Task prompt: Find the lines in the records below that contain "posedge", and report each of them.

(Stored data entries)
Source: an optimization exercise on an open RTL-to-GDS flow (aim: small area, a short achievable clock period and few clock cycles). Production flows keep margins and buffers that such runs may drop.
Only simulation tests tie the RTL to the original design; equivalence was not proved.

==> v16: inputs <==
==> flow/design.v <==
module simple_cpu (
    input clk,
    input rst_n,
    input instr_valid,
    input [15:0] instr,
    output instr_ready,
    input [7:0] mem_rdata,
    input mem_ready,
    output reg mem_req,
    output reg mem_we,
    output [7:0] mem_addr,
    output [7:0] mem_wdata,
    output reg done,
    output reg [3:0] flags   
);
  reg [7:0] regfile[0:7];
  reg x_alu;   
  reg x_fix;   
  reg [2:0] x_rd;
  reg [3:0] x_imm;
  reg c_add, c_sub, c_g, c_p, c_shl, c_shr;
  reg [7:0] opa;   
  reg [7:0] opb;   
  reg a_c4;   
  integer i;
  wire x_ld = mem_req & ~mem_we;
  wire mwait = mem_req & ~mem_ready;
  wire stall = x_fix | mwait;
  assign instr_ready = ~stall;
  wire accept = instr_valid & ~stall;
  assign mem_wdata = opa;
  assign mem_addr = {opb[7:4] + {3'b000, a_c4}, opb[3:0]};
  wire [7:0] bx = opb ^ {8{c_sub}};
  wire [7:0] p = opa ^ bx;
  wire [7:0] g = opa & bx;
  wire [7:0] g1, p1, g2, p2, g3, p3;
  genvar k;
  generate
    for (k = 0; k < 8; k = k + 1) begin : pfx
      if (k % 2 == 1) begin : l1a
        assign g1[k] = g[k] | (p[k] & g[k-1]);
        assign p1[k] = p[k] & p[k-1];
      end else begin : l1b
        assign g1[k] = g[k];
        assign p1[k] = p[k];
      end
      if (k % 4 >= 2) begin : l2a
        assign g2[k] = g1[k] | (p1[k] & g1[(k/4)*4+1]);
        assign p2[k] = p1[k] & p1[(k/4)*4+1];
      end else begin : l2b
        assign g2[k] = g1[k];
        assign p2[k] = p1[k];
      end
      if (k >= 4) begin : l3a
        assign g3[k] = g2[k] | (p2[k] & g2[3]);
        assign p3[k] = p2[k] & p2[3];
      end else begin : l3b
        assign g3[k] = g2[k];
        assign p3[k] = p2[k];
      end
    end
  endgenerate
  wire [7:0] cy = {g3[6:0] | (p3[6:0] & {7{c_sub}}), c_sub};
  wire [7:0] sum = p ^ cy;
  wire [2:0] rot = opb[2:0];
  wire [7:0] r1 = rot[0] ? {opa[6:0], opa[7]} : opa;
  wire [7:0] r2 = rot[1] ? {r1[5:0], r1[7:6]} : r1;
  wire [7:0] r3 = rot[2] ? {r2[3:0], r2[7:4]} : r2;
  reg [7:0] shmask;
  always @(*) begin
    for (i = 0; i < 8; i = i + 1)
      shmask[i] = (c_shl & (i >= rot)) | (c_shr & ((rot == 3'd0) | (i < rot)));
  end
  wire [7:0] alu_res = ({8{c_add}} & sum) | ({8{c_g}} & g) | ({8{c_p}} & p) |
                       (shmask & r3);
  wire [7:0] wr_val = alu_res | ({8{x_ld}} & mem_rdata);
  wire wr_en = x_alu | (x_ld & mem_ready);
  wire [3:0] i_op = instr[15:12];
  wire [2:0] i_rd = instr[11:9];
  wire [2:0] i_rs = instr[7:5];
  wire [3:0] i_imm = instr[3:0];
  wire i_alu = (i_op >= 4'h1) && (i_op <= 4'h8);
  wire i_mem = (i_op == 4'h9) || (i_op == 4'hA);
  wire i_immop = (i_op == 4'h6) || (i_op == 4'h7) || (i_op == 4'h8);
  wire [2:0] ra = i_rd;
  wire [2:0] rb = i_rs;
  wire [3:0] ri = i_imm;
  wire [7:0] ra_oh = 8'b1 << ra;
  wire [7:0] rb_oh = 8'b1 << rb;
  reg [7:0] rf_a, rf_b;
  always @(*) begin
    rf_a = 8'h00;
    rf_b = 8'h00;
    for (i = 0; i < 8; i = i + 1) begin
      rf_a = rf_a | ({8{ra_oh[i]}} & regfile[i]);
      rf_b = rf_b | ({8{rb_oh[i]}} & regfile[i]);
    end
  end
  wire [3:0] lp = rf_b[3:0] ^ ri;
  wire [3:0] lg = rf_b[3:0] & ri;
  wire lc1 = lg[0];
  wire lc2 = lg[1] | (lp[1] & lg[0]);
  wire lc3 = lg[2] | (lp[2] & lg[1]) | (lp[2] & lp[1] & lg[0]);
  wire lc4 = lg[3] | (lp[3] & lg[2]) | (lp[3] & lp[2] & lg[1]) | (lp[3] & lp[2] & lp[1] & lg[0]);
  wire [4:0] lo = {lc4, lp[3] ^ lc3, lp[2] ^ lc2, lp[1] ^ lc1, lp[0]};
  wire [4:0] lo_fix = {1'b0, opb[3:0]} + {1'b0, x_imm};
  wire fwd_a = wr_en && (x_rd == i_rd);
  wire hz_b = wr_en && (x_rd == i_rs);   
  wire fwd_b = hz_b && !i_immop;
  wire [2:0] i_rot = (i_op == 4'h8) ? 3'd0 - i_imm[2:0] : i_imm[2:0];
  wire [7:0] opb_rf = i_mem ? {rf_b[7:4], lo[3:0]} : (i_immop ? {4'h0, i_imm[3], i_rot} : rf_b);
  always @(posedge clk) begin
    c_add <= accept & ((i_op == 4'h1) || (i_op == 4'h2) || (i_op == 4'h6));
    c_sub <= accept & (i_op == 4'h2);
    c_g   <= accept & ((i_op == 4'h3) || (i_op == 4'h4));   
    c_p   <= accept & ((i_op == 4'h4) || (i_op == 4'h5));   
    c_shl <= accept & (i_op == 4'h7) & !i_imm[3];
    c_shr <= accept & (i_op == 4'h8) & !i_imm[3];
    opa <= ({8{stall}} & opa) | ({8{~stall & fwd_a}} & wr_val) | ({8{~stall & ~fwd_a}} & rf_a);
    opb <= ({8{mwait}} & opb) | ({8{x_fix}} & {opb[7:4], lo_fix[3:0]}) |
           ({8{~stall & fwd_b}} & wr_val) | ({8{~stall & ~fwd_b}} & opb_rf);
    a_c4 <= (mwait & a_c4) | (x_fix & lo_fix[4]) | (~stall & lo[4]);
    x_imm <= i_imm;   
    if (!stall) begin
      x_rd  <= i_rd;
      mem_we <= (i_op == 4'hA);
    end
  end
  always @(posedge clk or negedge rst_n) begin
    if (!rst_n) begin
      x_alu <= 1'b0;
      x_fix <= 1'b0;
      mem_req <= 1'b0;
      done <= 1'b0;
      flags <= 4'b0;
      for (i = 0; i < 8; i = i + 1) regfile[i] <= 8'h0;
    end else begin
      x_alu <= accept & i_alu;
      if (x_fix) begin
        x_fix <= 1'b0;
        mem_req <= 1'b1;
      end else if (!mwait) begin
        x_fix <= accept & i_mem & hz_b;
        mem_req <= accept & i_mem & ~hz_b;
      end
      if (accept && i_op == 4'hF) done <= 1'b1;
      if (wr_en) regfile[x_rd] <= wr_val;
      if (x_alu) begin
        flags[3] <= (alu_res == 8'h0);
        flags[2] <= alu_res[7];
      end
    end
  end
endmodule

Solution for this task:
  always @(posedge clk) begin
  always @(posedge clk or negedge rst_n) begin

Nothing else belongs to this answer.